| ENTRIES PROVIDED |
========================
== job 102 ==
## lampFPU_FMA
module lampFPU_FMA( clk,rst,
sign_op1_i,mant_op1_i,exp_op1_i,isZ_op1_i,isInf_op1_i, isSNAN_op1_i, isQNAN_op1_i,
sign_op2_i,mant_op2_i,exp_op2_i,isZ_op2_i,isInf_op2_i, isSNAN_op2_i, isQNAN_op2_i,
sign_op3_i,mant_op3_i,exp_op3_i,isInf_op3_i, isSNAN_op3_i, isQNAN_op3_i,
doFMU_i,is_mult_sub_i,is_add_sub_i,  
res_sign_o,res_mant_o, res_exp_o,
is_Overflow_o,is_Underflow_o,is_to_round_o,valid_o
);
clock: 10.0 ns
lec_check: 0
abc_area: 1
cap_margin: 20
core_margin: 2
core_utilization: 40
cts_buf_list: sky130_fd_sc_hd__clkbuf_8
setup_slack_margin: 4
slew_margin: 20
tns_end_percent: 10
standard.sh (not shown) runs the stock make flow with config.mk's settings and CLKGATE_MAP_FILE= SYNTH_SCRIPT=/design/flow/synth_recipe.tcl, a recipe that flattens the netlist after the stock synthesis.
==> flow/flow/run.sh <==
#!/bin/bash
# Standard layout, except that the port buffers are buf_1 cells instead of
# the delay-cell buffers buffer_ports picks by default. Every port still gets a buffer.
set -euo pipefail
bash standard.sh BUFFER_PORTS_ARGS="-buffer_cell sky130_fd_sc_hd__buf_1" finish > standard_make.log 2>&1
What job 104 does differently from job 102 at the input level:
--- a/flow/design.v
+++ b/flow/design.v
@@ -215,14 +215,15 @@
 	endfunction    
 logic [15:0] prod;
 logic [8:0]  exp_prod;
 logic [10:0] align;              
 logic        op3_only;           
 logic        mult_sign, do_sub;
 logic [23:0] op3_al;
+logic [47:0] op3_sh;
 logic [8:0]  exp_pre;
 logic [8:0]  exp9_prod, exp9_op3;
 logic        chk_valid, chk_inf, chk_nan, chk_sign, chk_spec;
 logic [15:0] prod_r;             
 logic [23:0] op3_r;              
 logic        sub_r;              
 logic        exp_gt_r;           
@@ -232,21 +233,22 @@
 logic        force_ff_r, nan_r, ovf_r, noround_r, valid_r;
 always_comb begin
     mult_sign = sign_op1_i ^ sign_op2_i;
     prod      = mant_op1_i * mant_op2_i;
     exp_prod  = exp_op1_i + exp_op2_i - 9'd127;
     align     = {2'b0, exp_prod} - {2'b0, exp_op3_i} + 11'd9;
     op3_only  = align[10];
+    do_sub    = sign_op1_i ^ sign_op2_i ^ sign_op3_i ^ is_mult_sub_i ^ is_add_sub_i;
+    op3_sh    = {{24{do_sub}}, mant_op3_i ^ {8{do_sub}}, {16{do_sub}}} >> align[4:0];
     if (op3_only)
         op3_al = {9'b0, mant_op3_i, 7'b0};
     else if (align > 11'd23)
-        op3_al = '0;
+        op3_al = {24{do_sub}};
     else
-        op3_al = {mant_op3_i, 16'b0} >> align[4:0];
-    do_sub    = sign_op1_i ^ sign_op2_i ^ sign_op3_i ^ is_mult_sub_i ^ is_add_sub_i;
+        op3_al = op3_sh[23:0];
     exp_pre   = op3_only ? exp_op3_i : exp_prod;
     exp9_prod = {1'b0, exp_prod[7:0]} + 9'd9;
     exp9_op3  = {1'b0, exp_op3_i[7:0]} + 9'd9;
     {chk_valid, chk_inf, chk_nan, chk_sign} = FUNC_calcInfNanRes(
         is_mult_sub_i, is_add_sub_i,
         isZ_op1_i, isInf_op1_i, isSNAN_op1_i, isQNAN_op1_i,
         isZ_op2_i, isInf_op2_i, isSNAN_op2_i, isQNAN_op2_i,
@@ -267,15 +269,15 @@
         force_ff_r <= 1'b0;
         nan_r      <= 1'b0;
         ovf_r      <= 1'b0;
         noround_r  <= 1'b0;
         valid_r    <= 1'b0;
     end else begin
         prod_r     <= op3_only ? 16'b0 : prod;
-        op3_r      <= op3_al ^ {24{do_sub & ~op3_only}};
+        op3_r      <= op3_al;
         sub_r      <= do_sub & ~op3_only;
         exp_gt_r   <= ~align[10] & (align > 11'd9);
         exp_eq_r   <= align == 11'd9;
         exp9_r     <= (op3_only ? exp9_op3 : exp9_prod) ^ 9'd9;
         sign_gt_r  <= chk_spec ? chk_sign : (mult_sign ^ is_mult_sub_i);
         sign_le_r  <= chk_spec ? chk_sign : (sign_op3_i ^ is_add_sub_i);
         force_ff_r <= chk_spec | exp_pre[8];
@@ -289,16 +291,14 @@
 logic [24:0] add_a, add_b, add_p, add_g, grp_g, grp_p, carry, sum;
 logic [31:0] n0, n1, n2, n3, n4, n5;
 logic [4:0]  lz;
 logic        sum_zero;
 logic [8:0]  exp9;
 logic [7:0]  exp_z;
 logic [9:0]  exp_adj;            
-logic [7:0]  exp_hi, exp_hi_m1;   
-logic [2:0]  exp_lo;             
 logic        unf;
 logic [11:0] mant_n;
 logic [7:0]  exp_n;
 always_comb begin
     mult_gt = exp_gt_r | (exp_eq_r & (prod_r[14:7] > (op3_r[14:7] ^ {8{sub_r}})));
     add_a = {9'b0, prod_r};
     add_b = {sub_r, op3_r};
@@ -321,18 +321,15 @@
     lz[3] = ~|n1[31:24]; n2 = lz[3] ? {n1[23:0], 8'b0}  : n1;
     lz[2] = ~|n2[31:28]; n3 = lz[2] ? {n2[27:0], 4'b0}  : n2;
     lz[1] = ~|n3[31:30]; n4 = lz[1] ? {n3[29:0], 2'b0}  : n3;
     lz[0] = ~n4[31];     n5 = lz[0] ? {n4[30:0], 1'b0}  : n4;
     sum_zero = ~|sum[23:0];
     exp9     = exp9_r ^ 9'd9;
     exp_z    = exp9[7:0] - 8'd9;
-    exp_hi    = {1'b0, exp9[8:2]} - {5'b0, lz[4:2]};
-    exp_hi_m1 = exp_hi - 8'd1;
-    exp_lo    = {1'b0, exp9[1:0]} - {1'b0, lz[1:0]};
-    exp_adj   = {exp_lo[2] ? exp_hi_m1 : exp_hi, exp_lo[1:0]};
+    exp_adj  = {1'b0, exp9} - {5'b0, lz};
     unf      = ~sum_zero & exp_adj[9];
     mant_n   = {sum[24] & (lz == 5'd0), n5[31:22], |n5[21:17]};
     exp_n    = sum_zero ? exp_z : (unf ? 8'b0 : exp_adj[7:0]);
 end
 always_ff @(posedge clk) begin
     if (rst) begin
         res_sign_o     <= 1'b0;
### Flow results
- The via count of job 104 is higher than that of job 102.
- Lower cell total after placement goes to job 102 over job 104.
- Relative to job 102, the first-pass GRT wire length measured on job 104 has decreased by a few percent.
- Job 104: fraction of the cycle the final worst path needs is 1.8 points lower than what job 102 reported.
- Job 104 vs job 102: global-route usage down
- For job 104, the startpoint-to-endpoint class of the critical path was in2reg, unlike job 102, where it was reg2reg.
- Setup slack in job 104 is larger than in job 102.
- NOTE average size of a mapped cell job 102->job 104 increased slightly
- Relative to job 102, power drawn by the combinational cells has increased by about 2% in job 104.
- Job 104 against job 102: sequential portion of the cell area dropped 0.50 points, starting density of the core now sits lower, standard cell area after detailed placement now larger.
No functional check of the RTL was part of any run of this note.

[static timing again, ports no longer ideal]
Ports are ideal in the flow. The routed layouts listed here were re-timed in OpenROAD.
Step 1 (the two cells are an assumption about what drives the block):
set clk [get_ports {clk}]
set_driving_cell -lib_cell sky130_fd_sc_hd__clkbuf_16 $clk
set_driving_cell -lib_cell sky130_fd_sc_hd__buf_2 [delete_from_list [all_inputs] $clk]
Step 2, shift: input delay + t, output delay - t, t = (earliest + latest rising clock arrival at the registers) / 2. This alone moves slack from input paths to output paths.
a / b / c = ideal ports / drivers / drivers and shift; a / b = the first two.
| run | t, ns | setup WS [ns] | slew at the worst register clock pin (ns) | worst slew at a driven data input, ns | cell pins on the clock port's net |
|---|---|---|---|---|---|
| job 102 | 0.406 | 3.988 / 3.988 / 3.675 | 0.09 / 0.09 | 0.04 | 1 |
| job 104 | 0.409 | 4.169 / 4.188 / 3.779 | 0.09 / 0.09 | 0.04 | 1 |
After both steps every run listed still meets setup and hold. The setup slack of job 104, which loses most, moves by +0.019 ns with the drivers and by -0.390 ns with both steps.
This design comes from an exercise in tuning for a short achievable clock period and few clock cycles on the open sky130 flow, not from production work. Function was checked by simulation only, so behaviour that the tests miss may differ from the original. No activity file was given, so power comes from the tool's default toggle rates.

--- flow/design.v ---
module cpu(clk, reset, read_data, mem_addr, mem_cmd, out, N, V, Z, w);
    input clk, reset;
    input [15:0] read_data;
    output [8:0] mem_addr;
    output [1:0] mem_cmd;
    output [15:0] out;
    output N, V, Z, w;
    function [16:0] ks16(input [15:0] a, input [15:0] b, input ci);
        reg [15:0] p, g0, p0, g1, p1, g2, p2, g3, p3, g4;
        integer i;
        begin
            p = a ^ b;
            g0 = a & b;
            g0[0] = (a[0] & b[0]) | (p[0] & ci);
            p0 = p;
            for (i = 0; i < 16; i = i + 1) begin
                g1[i] = (i >= 1) ? g0[i] | (p0[i] & g0[i-1]) : g0[i];
                p1[i] = (i >= 1) ? p0[i] & p0[i-1] : p0[i];
            end
            for (i = 0; i < 16; i = i + 1) begin
                g2[i] = (i >= 2) ? g1[i] | (p1[i] & g1[i-2]) : g1[i];
                p2[i] = (i >= 2) ? p1[i] & p1[i-2] : p1[i];
            end
            for (i = 0; i < 16; i = i + 1) begin
                g3[i] = (i >= 4) ? g2[i] | (p2[i] & g2[i-4]) : g2[i];
                p3[i] = (i >= 4) ? p2[i] & p2[i-4] : p2[i];
            end
            for (i = 0; i < 16; i = i + 1)
                g4[i] = (i >= 8) ? g3[i] | (p3[i] & g3[i-8]) : g3[i];
            ks16 = {g4[15], p ^ {g4[14:0], ci}};
        end
    endfunction
    function [8:0] inc9(input [8:0] x);
        reg [16:0] t;
        begin
            t = ks16({7'b0, x}, 16'b0, 1'b1);
            inc9 = t[8:0];
        end
    endfunction
    function [8:0] add_sx5(input [8:0] r, input [4:0] i);
        reg [16:0] lo, up, dn;
        reg [3:0] hi;
        begin
            lo = ks16({11'b0, r[4:0]}, {11'b0, i}, 1'b0);
            up = ks16({12'b0, r[8:5]}, 16'b0, 1'b1);
            dn = ks16({12'b0, r[8:5]}, 16'h000f, 1'b0);
            case ({i[4], lo[5]})
                2'b01: hi = up[3:0];
                2'b10: hi = dn[3:0];
                default: hi = r[8:5];
            endcase
            add_sx5 = {hi, lo[4:0]};
        end
    endfunction
    function [15:0] shinv(input [15:0] x, input [1:0] s, input inv);
        reg [15:0] y;
        begin
            case (s)
                2'b00: y = x;
                2'b01: y = {x[14:0], 1'b0};
                2'b10: y = {1'b0, x[15:1]};
                default: y = {x[15], x[15:1]};
            endcase
            shinv = y ^ {16{inv}};
        end
    endfunction
    function [15:0] sel16(input [127:0] v, input [7:0] s);
        integer j;
        begin
            sel16 = 16'b0;
            for (j = 0; j < 8; j = j + 1)
                sel16 = sel16 | (v[16*j +: 16] & {16{s[j]}});
        end
    endfunction
    function [8:0] sel9(input [71:0] v, input [7:0] s);
        integer j;
        begin
            sel9 = 9'b0;
            for (j = 0; j < 8; j = j + 1)
                sel9 = sel9 | (v[9*j +: 9] & {9{s[j]}});
        end
    endfunction
    function cond_ok(input [2:0] c, input [2:0] f);
        case (c)
            3'd0: cond_ok = 1'b1;
            3'd1: cond_ok = (f == 3'b001);
            3'd2: cond_ok = ~f[0];
            3'd3: cond_ok = (f == 3'b100) | (f == 3'b010);
            3'd4: cond_ok = (f == 3'b100) | (f == 3'b010) | (f == 3'b001);
            default: cond_ok = 1'b0;
        endcase
    endfunction
    reg [127:0] rf;             
    reg [2:0]  flags;           
    reg [15:0] ir;              
    reg        irv;             
    reg        hold;            
    reg        fq;              
    reg [8:0]  pc_f;            
    reg        ld_q;            
    reg [7:0]  ld_wr;
    reg        halted;
    reg        w_q;
    reg [1:0]  cmd_q;
    reg        use_mem, use_jmp;
    reg [8:0]  mmem, mjmp;
    reg [15:0] sdata;
    reg        pA, pB, pD, pM, pT;   
    reg        y_ld, y_st, y_redir, y_halt, y_cmp, y_and, y_fast;
    reg [7:0]  y_wr, y_ldrd;
    reg        ev;
    reg [15:0] opA, opB, resA, resB;
    reg        bypA, bypB;
    reg        cin;
    reg [7:0]  e_wr;            
    reg        e_fast;          
    reg [7:0]  e_ldrd;
    reg        e_and, e_cmp, e_ld, e_st, e_redir, e_halt;
    assign mem_cmd = cmd_q;
    assign mem_addr = use_mem ? mmem : use_jmp ? mjmp : pc_f;
    assign out = sdata;
    assign {V, N, Z} = flags;
    assign w = w_q;
    wire [15:0] A = bypA ? resA : opA;
    wire [15:0] B = bypB ? resB : opB;
    wire [16:0] sumc = ks16(A, B, cin);
    wire [15:0] sum = sumc[15:0];
    wire [15:0] e_res = e_and ? (A & B) : sum;
    wire zf = &(A ^ B);
    wire s15 = sum[15];
    wire same15 = (A[15] == B[15]);
    wire v1 = same15 & ~A[15];     
    wire v0 = same15 & A[15];      
    wire [2:0] flags_n = e_cmp ? {same15 & (s15 ^ A[15]), s15, zf} : flags;
    wire [15:0] wdata = ld_q ? read_data : e_res;
    wire [7:0]  we = ld_wr | e_wr;
    reg  [127:0] rf_n;
    reg  [127:0] rf_fast;       
    reg  [127:0] shv;           
    reg  [71:0]  addr_k;        
    reg  [71:0]  base_k;
    integer k;
    wire arriving = fq & ~e_redir & ~e_halt & ~halted;
    wire [15:0] inst = read_data;
    wire [2:0] opc = inst[15:13];
    wire [1:0] op = inst[12:11];
    wire [2:0] rn = inst[10:8], rd = inst[7:5], rm = inst[2:0];
    wire [1:0] sh = inst[4:3];
    wire [4:0] im5 = inst[4:0];
    wire d_movi = (opc == 3'b110) & (op == 2'b10);
    wire d_movr = (opc == 3'b110) & (op == 2'b00);
    wire d_add  = (opc == 3'b101) & (op == 2'b00);
    wire d_cmp  = (opc == 3'b101) & (op == 2'b01);
    wire d_and  = (opc == 3'b101) & (op == 2'b10);
    wire d_mvn  = (opc == 3'b101) & (op == 2'b11);
    wire d_ldr  = (opc == 3'b011) & (op == 2'b00);
    wire d_str  = (opc == 3'b100) & (op == 2'b00);
    wire d_b    = (opc == 3'b001) & (op == 2'b00);
    wire d_bl   = (opc == 3'b010) & (op == 2'b11) & (rn == 3'b111);
    wire d_blx  = (opc == 3'b010) & (op == 2'b10) & (rn == 3'b111);
    wire d_bx   = (opc == 3'b010) & (op == 2'b00) & (rn == 3'b000);
    wire d_halt = ~(d_movi | d_movr | d_add | d_cmp | d_and | d_mvn | d_ldr | d_str |
                    d_b | d_bl | d_blx | d_bx);
    wire d_regA = d_add | d_cmp | d_and;                    
    wire d_regB = d_movr | d_add | d_cmp | d_and | d_mvn;   
    wire d_inv  = d_cmp | d_mvn;
    wire d_mem  = d_ldr | d_str;
    wire d_tgt  = d_bx | (d_blx & (rd != 3'b111));          
    wire [7:0] rd_oh = 8'b1 << rd;
    wire [7:0] rn_oh = 8'b1 << rn;
    wire [7:0] rm_oh = 8'b1 << rm;
    always @(*) begin
        for (k = 0; k < 8; k = k + 1) begin
            rf_n[16*k +: 16] = we[k] ? wdata : rf[16*k +: 16];
            rf_fast[16*k +: 16] = (e_fast & e_wr[k]) ? opB : rf[16*k +: 16];
            shv[16*k +: 16] = shinv(rf[16*k +: 16], sh, d_inv);
            base_k[9*k +: 9] = rf_fast[16*k +: 9];
            addr_k[9*k +: 9] = add_sx5(rf_fast[16*k +: 9], im5);
        end
    end
    wire [15:0] rA = sel16(rf, rn_oh);
    wire [15:0] rD = sel16(rf, rd_oh);
    wire [15:0] rMs = sel16(shv, rm_oh);
    wire [15:0] sx8 = {{8{inst[7]}}, inst[7:0]};
    wire [15:0] a_opA = d_regA ? rA : 16'b0;
    wire [15:0] a_opB = d_movi ? sx8 : (d_bl | d_blx) ? {7'b0, pc_f} : rMs;
    wire e_wr_rn = |(e_wr & rn_oh);
    wire e_wr_rm = |(e_wr & rm_oh);
    wire e_wr_rd = |(e_wr & rd_oh);
    wire a_bypA = d_regA & e_wr_rn;
    wire a_bypB = d_regB & e_wr_rm;
    wire [15:0] a_resB = shinv(e_res, sh, d_inv);
    wire [15:0] a_sdata = e_wr_rd ? e_res : rD;
    wire tk_old = cond_ok(rn, flags);
    wire tk1 = cond_ok(rn, {v1, 1'b1, zf});
    wire tk0 = cond_ok(rn, {v0, 1'b0, zf});
    wire taken = e_cmp ? (s15 ? tk1 : tk0) : tk_old;
    wire a_redir = (d_b & taken) | d_bl | d_blx | d_bx;
    wire [8:0] a_mem = sel9(addr_k, rn_oh);
    wire [16:0] br_s = ks16({7'b0, pc_f}, {7'b0, sx8[8:0]}, 1'b0);
    wire [8:0] a_jmp = (d_b | d_bl) ? br_s[8:0] : d_tgt ? sel9(base_k, rd_oh) : pc_f;
    wire a_hz = (d_mem & e_wr_rn & ~e_fast) | (d_tgt & e_wr_rd & ~e_fast);
    wire hz_n = arriving & a_hz;
    wire hold_n = arriving & (e_ld | a_hz);
    wire [7:0] pend = e_ld ? e_ldrd : e_wr;     
    wire [7:0] a_wr = d_movi ? rn_oh :
                      (d_movr | d_add | d_and | d_mvn) ? rd_oh :
                      (d_bl | d_blx) ? 8'b1000_0000 : 8'b0;
    wire c_ld    = hold ? y_ld : d_ldr;
    wire c_st    = hold ? y_st : d_str;
    wire c_redir = hold ? y_redir : a_redir;
    wire c_halt  = hold ? y_halt : d_halt;
    wire c_cmp   = hold ? y_cmp : d_cmp;
    wire c_and   = hold ? y_and : d_and;
    wire c_fast  = hold ? y_fast : (d_movi | d_bl | d_blx);
    wire [7:0] c_wr   = hold ? y_wr : a_wr;
    wire [7:0] c_ldrd = hold ? y_ldrd : rd_oh;
    wire irv_n = arriving | (irv & ~ev);
    wire ev_n = irv_n & ~e_ld & ~e_halt & ~halted & ~hz_n;
    wire [15:0] src = ld_q ? read_data : resA;
    wire y_inv = (ir[15:11] == 5'b10101) | (ir[15:11] == 5'b10111);
    wire halted_n = halted | e_halt;
    wire n_ld = ev_n & c_ld, n_st = ev_n & c_st, n_redir = ev_n & c_redir;
    wire n_halt = ev_n & c_halt;
    wire fetching = cmd_q[1] & ~e_ld;
    always @(posedge clk) begin
        rf <= rf_n;
        flags <= flags_n;
        resA <= e_res;
        resB <= a_resB;
        if (pA) opA <= src; else if (arriving) opA <= a_opA;
        if (pB) opB <= shinv(src, ir[4:3], y_inv); else if (arriving) opB <= a_opB;
        if (pD) sdata <= src; else if (arriving) sdata <= a_sdata;
        if (pM) mmem <= add_sx5(src[8:0], ir[4:0]); else if (arriving) mmem <= a_mem;
        if (pT) mjmp <= src[8:0]; else if (arriving) mjmp <= a_jmp;
        bypA <= arriving & a_bypA;
        bypB <= arriving & a_bypB;
        pA <= hold_n & d_regA & |(rn_oh & pend);
        pB <= hold_n & d_regB & |(rm_oh & pend);
        pD <= hold_n & |(rd_oh & pend);
        pM <= hold_n & d_mem & |(rn_oh & pend);
        pT <= hold_n & d_tgt & |(rd_oh & pend);
        if (arriving) begin
            ir <= read_data;
            y_ld <= d_ldr;
            y_st <= d_str;
            y_redir <= a_redir;
            y_halt <= d_halt;
            y_cmp <= d_cmp;
            y_and <= d_and;
            y_fast <= d_movi | d_bl | d_blx;
            y_wr <= a_wr;
            y_ldrd <= rd_oh;
        end
        cin <= c_cmp;
        e_and <= c_and;
        e_fast <= c_fast;
        e_ldrd <= c_ldrd;
        if (reset) begin
            irv <= 1'b0;
            hold <= 1'b0;
            fq <= 1'b0;
            pc_f <= 9'd0;
            ld_q <= 1'b0;
            ld_wr <= 8'b0;
            halted <= 1'b0;
            w_q <= 1'b0;
            cmd_q <= 2'b10;
            use_mem <= 1'b0;
            use_jmp <= 1'b0;
            ev <= 1'b0;
            e_wr <= 8'b0;
            e_cmp <= 1'b0;
            e_ld <= 1'b0;
            e_st <= 1'b0;
            e_redir <= 1'b0;
            e_halt <= 1'b0;
        end else begin
            irv <= irv_n;
            hold <= hold_n;
            fq <= fetching & ~hz_n;
            pc_f <= (fetching & ~hz_n) ? inc9(mem_addr) : pc_f;
            ld_q <= e_ld;
            ld_wr <= e_ld ? e_ldrd : 8'b0;
            halted <= halted_n;
            w_q <= halted_n | n_halt;
            ev <= ev_n;
            e_wr <= ev_n ? c_wr : 8'b0;
            e_cmp <= ev_n & c_cmp;
            e_ld <= n_ld;
            e_st <= n_st;
            e_redir <= n_redir;
            e_halt <= n_halt;
            if (halted_n | n_halt) begin
                cmd_q <= 2'b00;
                use_mem <= 1'b0;
                use_jmp <= 1'b0;
            end else begin
                cmd_q <= n_st ? 2'b01 : 2'b10;
                use_mem <= n_ld | n_st;
                use_jmp <= n_redir;
            end
        end
    end
endmodule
========================
Write out word for word only the lines from the start of the entries down to the line with "#!/bin/bash", please, including both ends.

== job 102 ==
## lampFPU_FMA
module lampFPU_FMA( clk,rst,
sign_op1_i,mant_op1_i,exp_op1_i,isZ_op1_i,isInf_op1_i, isSNAN_op1_i, isQNAN_op1_i,
sign_op2_i,mant_op2_i,exp_op2_i,isZ_op2_i,isInf_op2_i, isSNAN_op2_i, isQNAN_op2_i,
sign_op3_i,mant_op3_i,exp_op3_i,isInf_op3_i, isSNAN_op3_i, isQNAN_op3_i,
doFMU_i,is_mult_sub_i,is_add_sub_i,  
res_sign_o,res_mant_o, res_exp_o,
is_Overflow_o,is_Underflow_o,is_to_round_o,valid_o
);
clock: 10.0 ns
lec_check: 0
abc_area: 1
cap_margin: 20
core_margin: 2
core_utilization: 40
cts_buf_list: sky130_fd_sc_hd__clkbuf_8
setup_slack_margin: 4
slew_margin: 20
tns_end_percent: 10
standard.sh (not shown) runs the stock make flow with config.mk's settings and CLKGATE_MAP_FILE= SYNTH_SCRIPT=/design/flow/synth_recipe.tcl, a recipe that flattens the netlist after the stock synthesis.
==> flow/flow/run.sh <==
#!/bin/bash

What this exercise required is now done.